(SUPPLIED INFORMATION)
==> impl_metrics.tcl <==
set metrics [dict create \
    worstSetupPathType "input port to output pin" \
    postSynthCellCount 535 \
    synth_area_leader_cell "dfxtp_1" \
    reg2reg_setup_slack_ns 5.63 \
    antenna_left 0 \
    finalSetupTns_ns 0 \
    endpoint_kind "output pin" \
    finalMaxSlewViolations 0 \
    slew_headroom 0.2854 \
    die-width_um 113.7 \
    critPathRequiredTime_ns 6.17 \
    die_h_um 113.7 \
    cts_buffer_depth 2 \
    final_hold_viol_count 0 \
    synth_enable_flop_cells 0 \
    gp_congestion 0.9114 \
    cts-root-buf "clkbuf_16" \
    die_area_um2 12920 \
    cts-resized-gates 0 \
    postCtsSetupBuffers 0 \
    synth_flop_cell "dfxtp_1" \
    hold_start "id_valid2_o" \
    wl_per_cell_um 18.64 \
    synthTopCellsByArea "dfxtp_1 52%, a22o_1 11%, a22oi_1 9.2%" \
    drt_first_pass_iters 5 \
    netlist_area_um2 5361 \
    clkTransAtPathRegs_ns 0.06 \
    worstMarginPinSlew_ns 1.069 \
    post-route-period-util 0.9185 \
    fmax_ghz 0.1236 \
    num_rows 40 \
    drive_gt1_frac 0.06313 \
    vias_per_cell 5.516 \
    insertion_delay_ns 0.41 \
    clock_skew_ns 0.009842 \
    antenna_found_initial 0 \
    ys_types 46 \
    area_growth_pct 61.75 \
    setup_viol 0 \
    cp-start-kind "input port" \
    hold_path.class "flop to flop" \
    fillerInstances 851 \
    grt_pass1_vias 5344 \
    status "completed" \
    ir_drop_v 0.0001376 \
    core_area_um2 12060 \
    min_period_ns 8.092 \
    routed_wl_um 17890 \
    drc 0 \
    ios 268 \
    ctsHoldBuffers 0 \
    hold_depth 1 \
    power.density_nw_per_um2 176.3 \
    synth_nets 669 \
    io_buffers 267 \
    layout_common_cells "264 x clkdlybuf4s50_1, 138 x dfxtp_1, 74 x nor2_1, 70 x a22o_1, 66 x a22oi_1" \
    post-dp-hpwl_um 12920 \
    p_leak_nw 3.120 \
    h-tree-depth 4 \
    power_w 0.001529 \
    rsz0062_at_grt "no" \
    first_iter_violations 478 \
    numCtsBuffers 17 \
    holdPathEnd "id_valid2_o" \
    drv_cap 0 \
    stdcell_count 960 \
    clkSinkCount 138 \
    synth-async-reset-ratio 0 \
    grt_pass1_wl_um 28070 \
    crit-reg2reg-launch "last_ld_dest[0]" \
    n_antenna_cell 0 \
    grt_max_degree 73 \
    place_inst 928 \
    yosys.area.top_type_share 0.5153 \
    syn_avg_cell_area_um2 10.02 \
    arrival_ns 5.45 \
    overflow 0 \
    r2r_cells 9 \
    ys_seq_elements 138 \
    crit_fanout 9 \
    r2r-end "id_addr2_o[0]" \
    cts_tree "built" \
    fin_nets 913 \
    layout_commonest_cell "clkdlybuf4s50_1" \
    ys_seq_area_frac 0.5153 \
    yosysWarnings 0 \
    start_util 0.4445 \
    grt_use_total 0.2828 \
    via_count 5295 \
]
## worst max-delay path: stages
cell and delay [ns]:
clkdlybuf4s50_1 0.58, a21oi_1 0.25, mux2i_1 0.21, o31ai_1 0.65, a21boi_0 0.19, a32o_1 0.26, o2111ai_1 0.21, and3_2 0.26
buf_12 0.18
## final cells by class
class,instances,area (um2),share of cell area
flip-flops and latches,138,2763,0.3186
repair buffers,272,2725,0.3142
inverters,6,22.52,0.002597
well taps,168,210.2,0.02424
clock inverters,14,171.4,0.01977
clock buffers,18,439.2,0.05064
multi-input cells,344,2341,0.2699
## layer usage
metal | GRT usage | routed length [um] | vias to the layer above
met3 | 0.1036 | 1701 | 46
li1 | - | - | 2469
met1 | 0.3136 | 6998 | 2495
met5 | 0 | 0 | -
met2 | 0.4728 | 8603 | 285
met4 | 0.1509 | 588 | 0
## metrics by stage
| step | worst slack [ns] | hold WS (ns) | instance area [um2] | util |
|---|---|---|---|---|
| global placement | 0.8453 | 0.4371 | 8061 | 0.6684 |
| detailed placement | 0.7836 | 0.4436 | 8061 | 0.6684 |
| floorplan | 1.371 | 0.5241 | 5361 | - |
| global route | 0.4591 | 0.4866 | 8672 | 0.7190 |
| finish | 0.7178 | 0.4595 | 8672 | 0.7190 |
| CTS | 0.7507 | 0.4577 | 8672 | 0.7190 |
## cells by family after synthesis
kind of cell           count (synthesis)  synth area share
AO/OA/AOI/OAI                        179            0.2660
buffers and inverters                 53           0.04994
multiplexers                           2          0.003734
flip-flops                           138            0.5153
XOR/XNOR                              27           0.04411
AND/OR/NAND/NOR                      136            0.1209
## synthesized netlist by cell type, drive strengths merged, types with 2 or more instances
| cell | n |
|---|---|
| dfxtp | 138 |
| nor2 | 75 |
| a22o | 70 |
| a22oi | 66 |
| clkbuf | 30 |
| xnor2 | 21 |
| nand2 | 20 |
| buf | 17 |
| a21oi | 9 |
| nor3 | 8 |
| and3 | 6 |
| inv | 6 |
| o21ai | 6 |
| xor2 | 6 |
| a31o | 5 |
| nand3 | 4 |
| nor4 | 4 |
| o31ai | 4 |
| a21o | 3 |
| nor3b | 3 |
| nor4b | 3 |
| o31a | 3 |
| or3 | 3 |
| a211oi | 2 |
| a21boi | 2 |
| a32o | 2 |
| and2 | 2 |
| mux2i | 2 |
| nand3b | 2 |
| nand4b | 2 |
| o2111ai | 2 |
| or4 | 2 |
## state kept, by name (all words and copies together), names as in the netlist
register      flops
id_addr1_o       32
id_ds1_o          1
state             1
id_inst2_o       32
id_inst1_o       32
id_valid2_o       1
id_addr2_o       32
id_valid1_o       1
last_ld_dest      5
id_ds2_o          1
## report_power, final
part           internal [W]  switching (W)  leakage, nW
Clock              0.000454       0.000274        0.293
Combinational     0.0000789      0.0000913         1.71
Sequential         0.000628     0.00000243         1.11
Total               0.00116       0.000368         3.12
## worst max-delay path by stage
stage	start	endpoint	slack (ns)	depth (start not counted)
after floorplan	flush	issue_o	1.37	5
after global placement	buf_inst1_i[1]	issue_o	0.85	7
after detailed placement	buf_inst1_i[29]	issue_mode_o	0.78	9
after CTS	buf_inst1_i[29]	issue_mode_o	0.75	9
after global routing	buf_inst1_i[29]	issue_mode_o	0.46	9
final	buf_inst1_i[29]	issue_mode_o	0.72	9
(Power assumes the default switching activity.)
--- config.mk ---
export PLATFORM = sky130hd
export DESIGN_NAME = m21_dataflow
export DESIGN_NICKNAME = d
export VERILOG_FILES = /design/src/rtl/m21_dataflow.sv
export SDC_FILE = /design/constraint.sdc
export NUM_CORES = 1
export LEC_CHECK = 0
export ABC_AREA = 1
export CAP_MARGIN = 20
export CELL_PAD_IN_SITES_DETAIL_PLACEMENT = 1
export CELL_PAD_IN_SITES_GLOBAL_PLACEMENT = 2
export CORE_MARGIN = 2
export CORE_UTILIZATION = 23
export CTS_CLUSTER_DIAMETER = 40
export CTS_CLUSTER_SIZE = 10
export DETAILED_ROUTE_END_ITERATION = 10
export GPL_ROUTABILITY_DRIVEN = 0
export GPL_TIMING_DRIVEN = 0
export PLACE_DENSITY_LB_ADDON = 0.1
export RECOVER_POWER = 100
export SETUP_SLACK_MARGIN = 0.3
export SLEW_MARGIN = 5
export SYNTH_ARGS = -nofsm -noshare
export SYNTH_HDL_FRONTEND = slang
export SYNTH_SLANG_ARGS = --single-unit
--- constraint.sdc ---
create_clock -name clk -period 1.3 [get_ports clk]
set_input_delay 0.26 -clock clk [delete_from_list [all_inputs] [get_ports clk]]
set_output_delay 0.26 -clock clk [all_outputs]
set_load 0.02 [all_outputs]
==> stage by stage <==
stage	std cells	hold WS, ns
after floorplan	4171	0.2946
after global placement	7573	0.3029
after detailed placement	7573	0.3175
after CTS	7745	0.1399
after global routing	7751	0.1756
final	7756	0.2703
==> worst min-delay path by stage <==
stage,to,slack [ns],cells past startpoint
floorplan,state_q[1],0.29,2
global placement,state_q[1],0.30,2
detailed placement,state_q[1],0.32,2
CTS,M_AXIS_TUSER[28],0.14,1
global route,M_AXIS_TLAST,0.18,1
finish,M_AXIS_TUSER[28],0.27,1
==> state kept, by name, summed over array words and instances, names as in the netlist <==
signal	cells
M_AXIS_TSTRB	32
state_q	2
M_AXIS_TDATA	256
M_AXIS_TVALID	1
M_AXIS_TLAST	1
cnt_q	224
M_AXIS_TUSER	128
(End SUPPLIED INFORMATION)
When "after" shows up in a line of the material, report that line.

## cells by family after synthesis
after floorplan	flush	issue_o	1.37	5
after global placement	buf_inst1_i[1]	issue_o	0.85	7
after detailed placement	buf_inst1_i[29]	issue_mode_o	0.78	9
after CTS	buf_inst1_i[29]	issue_mode_o	0.75	9
after global routing	buf_inst1_i[29]	issue_mode_o	0.46	9
after floorplan	4171	0.2946
after global placement	7573	0.3029
after detailed placement	7573	0.3175
after CTS	7745	0.1399
after global routing	7751	0.1756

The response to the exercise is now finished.